Duplicate records: delete all but one.
September 5, 2012 1 Comment
There are duplicate records in a table. No unique id. We want leave only one row and delete the rest. I will show four different ways how to do it.
if exists (select * from #t) drop table #t; create table #t (c1 char (3), c2 char(3)); insert into #t values ('aaa','aaa') insert into #t values ('aaa','bbb') insert into #t values ('aaa','bbb') insert into #t values ('aaa','ccc') insert into #t values ('aaa','ccc') insert into #t values ('aaa','ccc')
select * from #t
c1 c2
---- ----
aaa aaa
aaa bbb
aaa bbb
aaa ccc
aaa ccc
aaa ccc
1). MSSQL2005 and above can use common table expression (CTE):
WITH xxx AS ( SELECT c1, c2, ROW_NUMBER() OVER (ORDER BY c1,c2) AS 'RowNumber' FROM #t ) DELETE xxx WHERE RowNumber not in (SELECT min(RowNumber) FROM xxx GROUP BY c1,c2)
select * from #t
c1 c2
---- ----
aaa aaa
aaa bbb
aaa ccc
2). Older version of SQL server do not support CTE. I used different techniques with older versions. Select distinct row values into temporary table, delete all duplicated rows, then insert temp table back into original table.

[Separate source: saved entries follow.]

### src/rtl/uart_pkg.sv
// uart_pkg: definitions shared by the UART TX and RX sides.
//   - FSM state encoding (IDLE, LOAD, SEND) as localparams and an enum
//   - frame length helper: start bit + payload + stop bit(s)
//   - clog2 helper that never returns a zero width
package uart_pkg;

    localparam logic [1:0] ST_IDLE = 2'd0;
    localparam logic [1:0] ST_LOAD = 2'd1;
    localparam logic [1:0] ST_SEND = 2'd2;

    typedef enum logic [1:0] {
        IDLE = ST_IDLE,
        LOAD = ST_LOAD,
        SEND = ST_SEND
    } uart_state_e;

    localparam int START_BITS = 1;

    // Serial bits in one frame: {stop bit(s), data, start bit}
    function automatic int frame_bits(input int data_w, input int stop_bits);
        return START_BITS + data_w + stop_bits;
    endfunction

    // Width needed to hold 0..n-1, at least 1 bit
    function automatic int clog2_min1(input int n);
        return (n > 1) ? $clog2(n) : 1;
    endfunction

endpackage

### src/rtl/uart_tx_scheduler_rr_arbiter.sv
// rr_arbiter: combinational round-robin pick.
//   req     : per-requester request levels
//   ptr     : index searched first; the search wraps upward from here
//   win     : one-hot winner (all zero when no request)
//   win_idx : index of the winner
//   found   : at least one request is set
module rr_arbiter #(
    parameter int NUM_REQ = 4,
    parameter int IDX_W   = 2
) (
    input  logic [NUM_REQ-1:0] req,
    input  logic [IDX_W-1:0]   ptr,
    output logic [NUM_REQ-1:0] win,
    output logic [IDX_W-1:0]   win_idx,
    output logic               found
);

    int               j;
    logic [IDX_W-1:0] cand;

    always_comb begin
        found   = 1'b0;
        win_idx = '0;
        j       = 0;
        cand    = '0;
        // First set bit at or after ptr, modulo NUM_REQ
        for (int k = 0; k < NUM_REQ; k++) begin
            j    = (int'(ptr) + k) % NUM_REQ;
            cand = IDX_W'(j);
            if (!found && req[cand]) begin
                found   = 1'b1;
                win_idx = cand;
            end
        end
        win = found ? (NUM_REQ'(1) << win_idx) : '0;
    end

endmodule

### src/rtl/uart_tx_scheduler.sv
// uart_tx_scheduler: shares one LSB-first UART TX shift datapath between
// NUM_REQ requesters. Round-robin picks a requester, the payload is handed
// to the datapath with load, and shift strobes are paced by a baud divider.
//   clk, rst   : clock, asynchronous active-high reset
//   tx_enable  : 1 = new frames may be granted (never aborts a running frame)
//   req        : per-requester request level, held until granted
//   req_data   : packed payloads, requester i at [i*DATA_W +: DATA_W]
//   grant      : one-hot pulse, coincides with load
//   load       : datapath captures tx_data
//   tx_data    : payload of the granted requester
//   shift      : datapath advances one bit
//   busy       : frame in progress, load cycle through done cycle
//   owner      : index of the current/last granted requester
//   done       : pulse in the last cycle of a frame
// All outputs are registered.
module uart_tx_scheduler
    import uart_pkg::*;
#(
    parameter int NUM_REQ      = 4,
    parameter int DATA_W       = 8,
    parameter int CLKS_PER_BIT = 16,
    parameter int STOP_BITS    = 1,
    parameter int IDX_W        = clog2_min1(NUM_REQ)
) (
    input  logic                      clk,
    input  logic                      rst,
    input  logic                      tx_enable,
    input  logic [NUM_REQ-1:0]        req,
    input  logic [NUM_REQ*DATA_W-1:0] req_data,
    output logic [NUM_REQ-1:0]        grant,
    output logic                      load,
    output logic [DATA_W-1:0]         tx_data,
    output logic                      shift,
    output logic                      busy,
    output logic [IDX_W-1:0]          owner,
    output logic                      done
);

    localparam int FRAME_BITS = frame_bits(DATA_W, STOP_BITS);
    localparam int BAUD_W     = clog2_min1(CLKS_PER_BIT);
    localparam int BIT_W      = clog2_min1(FRAME_BITS);

    localparam logic [BAUD_W-1:0] BAUD_LAST = BAUD_W'(CLKS_PER_BIT - 1);
    localparam logic [BIT_W-1:0]  BIT_LAST  = BIT_W'(FRAME_BITS - 1);
    localparam logic [IDX_W-1:0]  IDX_LAST  = IDX_W'(NUM_REQ - 1);

    uart_state_e state;

    // ptr holds the index searched first: one past the last grant
    logic [IDX_W-1:0]  ptr;
    logic [BAUD_W-1:0] baud_cnt;
    logic [BIT_W-1:0]  bit_cnt;

    logic [NUM_REQ-1:0][DATA_W-1:0] data_arr;
    logic [NUM_REQ-1:0]             arb_win;
    logic [IDX_W-1:0]               arb_idx;
    logic                           arb_found;

    assign data_arr = req_data;

    rr_arbiter #(
        .NUM_REQ (NUM_REQ),
        .IDX_W   (IDX_W)
    ) u_arb (
        .req     (req),
        .ptr     (ptr),
        .win     (arb_win),
        .win_idx (arb_idx),
        .found   (arb_found)
    );

    always_ff @(posedge clk or posedge rst) begin
        if (rst) begin
            state    <= IDLE;
            ptr      <= '0;
            baud_cnt <= '0;
            bit_cnt  <= '0;
            grant    <= '0;
            load     <= 1'b0;
            tx_data  <= '0;
            shift    <= 1'b0;
            busy     <= 1'b0;
            owner    <= '0;
            done     <= 1'b0;
        end else begin
            grant <= '0;
            load  <= 1'b0;
            shift <= 1'b0;
            done  <= 1'b0;
            case (state)
                IDLE: begin
                    if (tx_enable && arb_found) begin
                        state    <= LOAD;
                        grant    <= arb_win;
                        load     <= 1'b1;
                        tx_data  <= data_arr[arb_idx];
                        owner    <= arb_idx;
                        busy     <= 1'b1;
                        ptr      <= (arb_idx == IDX_LAST) ? '0 : arb_idx + 1'b1;
                        baud_cnt <= '0;
                        bit_cnt  <= '0;
                    end
                end
                LOAD: begin
                    // The load cycle is the first clock of the start bit, so
                    // the divider is already one count in when SEND begins.
                    // Registered strobes then land exactly on L + n*CLKS_PER_BIT.
                    state    <= SEND;
                    baud_cnt <= BAUD_W'(1);
                end
                SEND: begin
                    if (done) begin
                        // done cycle still counts as busy; arbitration resumes
                        // in the following IDLE cycle
                        state <= IDLE;
                        busy  <= 1'b0;
                    end else if (baud_cnt == BAUD_LAST) begin
                        baud_cnt <= '0;
                        if (bit_cnt != BIT_LAST) begin
                            shift   <= 1'b1;
                            bit_cnt <= bit_cnt + 1'b1;
                        end else begin
                            done <= 1'b1;
                        end
                    end else begin
                        baud_cnt <= baud_cnt + 1'b1;
                    end
                end
                default: state <= IDLE;
            endcase
        end
    end

endmodule

### config.mk
export PLATFORM = sky130hd
export DESIGN_NAME = uart_tx_scheduler
export DESIGN_NICKNAME = d
export VERILOG_FILES = /design/src/rtl/uart_pkg.sv /design/src/rtl/uart_tx_scheduler_rr_arbiter.sv /design/src/rtl/uart_tx_scheduler.sv
export SDC_FILE = /design/constraint.sdc
export NUM_CORES = 1
export LEC_CHECK = 0
export BUFFER_PORTS_ARGS = -buffer_cell sky130_fd_sc_hd__buf_4
export CAP_MARGIN = 20
export CORE_ASPECT_RATIO = 0.7
export CORE_MARGIN = 2
export CORE_UTILIZATION = 53
export DETAILED_ROUTE_END_ITERATION = 8
export PLACE_DENSITY = 0.85
export SYNTH_ARGS = -nofsm -noshare
export SYNTH_HDL_FRONTEND = slang
export SYNTH_SLANG_ARGS = --single-unit
### constraint.sdc
create_clock -name clk -period 4.9 [get_ports clk]
set_input_delay 1.47 -clock clk [delete_from_list [all_inputs] [get_ports clk]]
set_output_delay 1.47 -clock clk [all_outputs]
set_load 0.1 [all_outputs]
==> impl_metrics.yaml, run 1 <==
cts:
  post-cts-setup-buffers: 0
  htree_num_levels: 2
  cts_hold_buf: 0
  clock-sinks: 30
  cts_tree: "yes"
  clock_path_buffers: 2
  clk_pin_slew_ps: 60
  cts_buffers: 5
  cts_root_buf: "clkbuf_8"
  cts_resized: 0
  insertion_delay_ps: 280
critical_path:
  crit_family: "simple AND/OR/NAND/NOR gates"
  worst_setup_path_end_kind: "register"
  crit_buf_inv: 1
  crit_type: "in2reg"
  arrival_ps: 3020
  cp-start-kind: "input pin"
  crit_fanout: 16
  rr_endpoint: "tx_data[3]"
  slowest_delay_ps: 540
  cp.required_ps: 5050
  crit_slowest_cell: "or4_1"
  ff2ff_path_depth: 6
  worstPathCellList: "buf_4 -> or4_1 -> nand3_2 -> a21oi_1 -> a22oi_1 -> o211ai_1"
  r2r-start: "state[1]"
  reg2reg_slack_ps: 2740
hold_path:
  hold_depth: 1
  hold_start: "owner[0]"
  hold_end: "owner[0]"
  hp-class: "reg2reg"
synthesis:
  ys_seq_area_frac: 0.4498
  synthArstFlopShare: 1.000
  synthCells: 165
  synth_cell_types: 42
  synth_top_area_cell: "dfrtp_1"
  synth_top_area_frac: 0.4498
  synth.most_common_cell: "dfrtp_1"
  syn_area_sq_mm: 0.001669
  synth_fp_nets: 213
  syn_area_per_cell_sq_um: 10.12
  synth_common_cells: "dfrtp_1 (30), nand2_1 (17), nand3_1 (13)"
  yosys_most_used_dff: "dfrtp_1"
  synthTopCellsByArea: "dfrtp_1 (45%), ha_1 (6.7%), mux2i_1 (4.2%)"
  ys_ff_latch: 30
  synth_edf_count: 0
  synth_warnings: 0
place:
  post-place-ws_ps: 1765
  gp_congestion: 0.8062
  place_hpwl_um: 3204
  place.port_buffers: 56
timing:
  setup_viol: 0
  rsz0062_at_grt: "false"
  period_needed_ps: 2871
  timing.final.ws_setup_ps: 2029
  drv_slew: 0
  tightest_slew_ps: 634.1
  tns_ps: 0
  fmax_mhz: 348.3
  skew_ps: 4.428
  relSlewSlack: 0.5768
  period_share: 0.5860
  finalHoldViolCount: 0
  hold_ws_ps: 486.0
run:
  max-cap-violations: 0
layout:
  antenna_cells: 0
  nets: 275
  syn_to_final_growth_pct: 34.41
  final_core_util: 0.7728
  layout-drive-gt1-share: 0.3289
power_and_ir_drop:
  power_switching_mw: 0.7245
  combinationalPowerShare: 0.581
  switching_share: 0.5262
  power_frac_clock: 0.149
  powerDensity_mw_per_mm2: 613.7
  seqPwrFrac: 0.271
  power.internal_mw: 0.6524
  leakagePower_nw: 1.106
  ir_drop_mv: 0.4240
floorplanning:
  rows: 16
  die_height_um: 50.95
  core_area_sq_mm: 0.002903
  start_util: 0.5750
  io_pins: 57
  die_w_um: 71.08
  dieArea_sq_mm: 0.003621
grt:
  grt_max_degree: 18
  grt_remaining_overflow: 0
  track_usage: 0.2481
  grt_pass1_wl_um: 6996
  grt_pass1_vias: 1562
  antenna_found_initial: 0
route:
  vias: 1539
  dr.pass1.iters: 4
  avgRoutedWirePerCell_um: 15.69
  postRouteAntennaNets: 0
  drt_first_iter_violations: 64
  drc: 0
  totalWireLength_um: 4142
  viasPerCell: 5.830
status:
  run_status: "complete, no violations"
[state kept, by name, summed over array words and instances (netlist names)]
signal and count:
baud_cnt 4, tx_data 8, load 1, done 1, busy 1, state 2
shift 1, ptr 2, owner 2, bit_cnt 4, grant 4
[power groups by stage]
stage / Combinational (mW) / Clock (mW) / Sequential [mW]
floorplan: 0.296 / 0 / 0.696
global placement: 0.780 / 0 / 0.370
detailed placement: 0.800 / 0 / 0.375
CTS: 0.800 / 0.209 / 0.372
global route: 0.855 / 0.219 / 0.381
finish: 0.799 / 0.205 / 0.373
[kinds of logic after synthesis]
| group | synth area share |
|---|---|
| XOR/XNOR | 0.005248 |
| buffers and inverters | 0.02624 |
| AO/OA/AOI/OAI | 0.1942 |
| adder cells (fa/ha/maj) | 0.06747 |
| multiplexers | 0.05547 |
| AND/OR/NAND/NOR | 0.2017 |
| flip-flops | 0.4498 |
[worst reg2reg max path, stage by stage, from the launching register on]
cell and delay [ps]:
dfrtp_1 430, inv_1 100, ha_1 280, nand3_2 350
a21oi_1 620, a22oi_1 150, o211ai_1 140
[cells in the final DEF (no fill, tap or decap), types with 2 or more instances in the layout]
| master | n |
|---|---|
| a21o_1 | 2 |
| a21oi_1 | 7 |
| a22oi_1 | 7 |
| and2_1 | 2 |
| buf_4 | 56 |
| clkbuf_8 | 6 |
| dfrtp_1 | 30 |
| ha_1 | 9 |
| inv_1 | 6 |
| inv_2 | 3 |
| mux2_2 | 2 |
| mux2i_1 | 7 |
| nand2_1 | 17 |
| nand2b_1 | 4 |
| nand3_1 | 13 |
| nand4b_1 | 2 |
| nor2_1 | 9 |
| nor2b_1 | 2 |
| nor3_1 | 2 |
| o211ai_1 | 7 |
| o21ai_0 | 7 |
| o31ai_1 | 2 |
| o41ai_2 | 2 |
| or4_1 | 2 |
[layout make-up]
| type | count | area (sq um) |
|---|---|---|
| Multi-Input combinational cell | 124 | 874.6 |
| Tap cell | 36 | 45.04 |
| Clock buffer | 7 | 86.33 |
| Inverter | 9 | 33.78 |
| Clock inverter | 1 | 5.005 |
| Sequential cell | 30 | 750.7 |
| Fill cell | 210 | 659.4 |
| Timing Repair Buffer | 57 | 447.9 |
[through the flow]
step	instances	total power [mW]	instance area [sq um]
5_1_grt	264	1.455	2243
6_report	264	1.377	2243
3_3_place_gp	255	1.150	2125
3_5_place_dp	256	1.175	2152
2_1_floorplan	165	0.9910	1669
4_1_cts	264	1.381	2243
[per-layer routing]
metal  up-vias  wire length (um)  part of all wire  GRT usage
met5         -                 0                 0          0
met4         0                73             0.018     0.1006
met3         6               310             0.075    0.06114
met2        76              2012              0.49     0.4097
met1       726              1746              0.42     0.3160
li1        731                 -                 -          -
[worst max-delay path by stage]
stage / start / to / depth (start not counted)
finish: req[1] / tx_data[3] / 6
global route: req[1] / tx_data[1] / 6
CTS: req[1] / tx_data[3] / 6
detailed placement: req[1] / tx_data[4] / 6
global placement: req[1] / tx_data[5] / 6
floorplan: req[2] / grant[2] / 7
Power figures use the tool's default switching activity.
==> run 2, diff against run 1 <==
Settings changed: ABC_AREA set to 1, CORE_UTILIZATION 53 to 48, PLACE_DENSITY 0.85 to 0.78.
Clock period 4.9 ns to 2.55 ns, I/O delays scaled along.
==> impl_metrics.yaml, run 2 <==
cts:
  cts_buffers: 5
  clock_path_buffers: 2
  cts_root_buf: "clkbuf_8"
  clk_pin_slew_ps: 60
  insertion_delay_ps: 280
  post-cts-setup-buffers: 0
  cts_hold_buf: 0
  htree_num_levels: 2
  cts_resized: 0
  cts_tree: "yes"
  clock-sinks: 30
timing:
  hold_ws_ps: 503.5
  fmax_mhz: 461.6
  finalHoldViolCount: 0
  tightest_slew_ps: 484.3
  drv_slew: 0
  period_needed_ps: 2166
  relSlewSlack: 0.6771
  period_share: 0.8495
  rsz0062_at_grt: "false"
  tns_ps: 0
  setup_viol: 0
  skew_ps: 5.471
place:
  place.port_buffers: 56
  place_hpwl_um: 3802
  place_area_sq_mm: 0.002569
  place_inst: 388
  gp_congestion: 0.8725
synthesis:
  synthArstFlopShare: 1.000
  ys_seq_area_frac: 0.3546
  syn_area_sq_mm: 0.002117
  synthTopCellsByArea: "dfrtp_1 (35%), nand2_1 (13%), nand3_1 (10%)"
  synth_warnings: 0
  syn_area_per_cell_sq_um: 7.534
  synth.most_common_cell: "nand2_1"
  ys_ff_latch: 30
  synth_top_area_cell: "dfrtp_1"
  synth_cell_types: 28
  synth_common_cells: "nand2_1 (74), nand3_1 (44), dfrtp_1 (30)"
  synth_fp_nets: 329
  synth_edf_count: 0
  synth_top_area_frac: 0.3546
  synthCells: 281
  yosys_most_used_dff: "dfrtp_1"
grt:
  grt_remaining_overflow: 0
  grt_pass1_wl_um: 8735
  antenna_found_initial: 0
  track_usage: 0.2233
  grt_max_degree: 31
  grt_pass1_vias: 1907
route:
  viasPerCell: 5.083
  dr.pass1.iters: 4
  drt_first_iter_violations: 87
  totalWireLength_um: 5123
  vias: 2013
  drc: 0
  avgRoutedWirePerCell_um: 12.94
  postRouteAntennaNets: 0
floorplanning:
  core_area_sq_mm: 0.004279
  io_pins: 57
  dieArea_sq_mm: 0.004966
  start_util: 0.4947
  rows: 20
  die_w_um: 83.38
  die_height_um: 59.57
run:
  max-cap-violations: 0
layout:
  design_area_sq_mm: 0.002660
  fillers: 389
  nets: 388
  final_cells: 396
  final_common_cell: "nand2_1"
  antenna_cells: 0
  mostFrequentLayoutCells: "nand2_1 (74), buf_4 (61), nand3_1 (44), dfrtp_1 (30), inv_1 (28)"
  layout-drive-gt1-share: 0.3109
  syn_to_final_growth_pct: 25.65
  largest_register_ffs: 8
  top_register: "tx_data"
critical_path:
  cp.required_ps: 2770
  cp-start-kind: "register"
  crit_type: "reg2reg"
  arrival_ps: 2390
  worst_setup_path_end_kind: "register"
  crit_fanout: 22
power_and_ir_drop:
  p_total_mw: 1.010
  powerDensity_mw_per_mm2: 379.7
  leakagePower_nw: 1.449
  ir_drop_mv: 0.2246
hold_path:
  hp-class: "reg2reg"
status:
  run_status: "complete, no violations"
run 2: changes by cell type in the layout (fill, tap and decap cells not counted), moves of 8 or more:
| cell | delta |
|---|---|
| nand3b_1 | +8 |
| nand3_1 | +31 |
| inv_1 | +22 |
| nand2_2 | +13 |
| nand2_1 | +57 |
run 2: cell type report:
class	instances	area, sq um	share of cell area
flip-flops and latches	30	750.7	0.2822
clock buffers	7	86.33	0.03246
clock inverters	1	5.005	0.001881
well taps	55	68.82	0.02587
inverters	32	120.1	0.04516
repair buffers	61	457.9	0.1722
multi-input cells	210	1171	0.4403
run 2: layer usage:
metal / share of wire / track usage / vias to the layer above
met1: 0.48 / 0.3115 / 921
met3: 0.066 / 0.07103 / 8
met4: 0.014 / 0.05855 / 0
li1: - / - / 1021
met2: 0.43 / 0.3399 / 63
met5: 0 / 0 / -
run 2: path summary, 6_finish.rpt:
| check | start | to | slack [ps] | cells past startpoint |
|---|---|---|---|---|
| max in group asynchronous | rst | grant[1] | 1710 | 3 |
| min in group asynchronous | rst | bit_cnt[3] | 550 | 3 |
| min | busy | busy | 500 | 2 |
| max reg2reg | ptr[0] | tx_data[7] | 380 | 9 |
| max | ptr[0] | tx_data[7] | 380 | 9 |
| min reg2reg | busy | busy | 500 | 2 |
run 2: worst max-delay path, stage by stage (launching register included):
cell      delay, ps
dfrtp_1         640
inv_2           170
nand2_2         110
nand2_2          80
o21ai_2         200
nand3b_4        190
nand3_4         230
nor2_4          280
nand3_1         120
nand3_1         100
run 2: kinds of logic (layout without fill, tap and decap cells):
kind of cell	Yosys count	after routing	synth area share
AO/OA/AOI/OAI	23	23	0.06383
flip-flops	30	30	0.3546
AND/OR/NAND/NOR	175	175	0.4238
buffers and inverters	41	101	0.09219
adder cells (fa/ha/maj)	9	9	0.05319
XOR/XNOR	3	3	0.01241
run 2: power by group:
part	leakage [nW]	switching [mW]	internal (mW)
logic	1.01	0.0722	0.0654
clock network	0.0482	0.179	0.217
registers	0.394	0	0.476
total	1.45	0.251	0.759
run 2: stage by stage:
step	util	setup WS (ps)
final	0.6216	383.7
after global routing	0.6216	122.1
after CTS	0.6216	369.5
after detailed placement	0.6003	233.9
after global placement	0.6003	315.1
after floorplan	-	432.0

Simple script, but could be problems with keys.
if exists (select * from #t) drop table #t; create table #t (c1 char (3), c2 char(3)); insert into #t values ('aaa','aaa') insert into #t values ('aaa','bbb') insert into #t values ('aaa','bbb') insert into #t values ('aaa','ccc') insert into #t values ('aaa','ccc') insert into #t values ('aaa','ccc') go select distinct c1, c2 into #t1 from #t delete #t insert into #t select * from #t1
select * from #t
c1 c2
---- ----
aaa aaa
aaa bbb
aaa ccc
3). One more way is by using cursor. Cursor works with one row at the time even if rows are identical. That feature we will exploit. Open cursor, fetch value, update record then close cursor. I prefer update record first, visually check updated records making sure it updated correct records, then delete updated. This method works best when table has two duplicate rows. Here is an example of cursor update first duplicate record.
if exists (select * from #t) drop table #t; create table #t (c1 char (3)); insert into #t values ('aaa') insert into #t values ('aaa') insert into #t values ('aaa') go declare @str char(3) declare pcur cursor for select c1 from #t where c1='aaa' for update open pcur fetch pcur into @str update #t set c1='***' where current of pcur close pcur deallocate pcur
select * from #t
c1
----
***
aaa
aaa
4). And the last and easiest way for SQL2005 and older – use TOP clause.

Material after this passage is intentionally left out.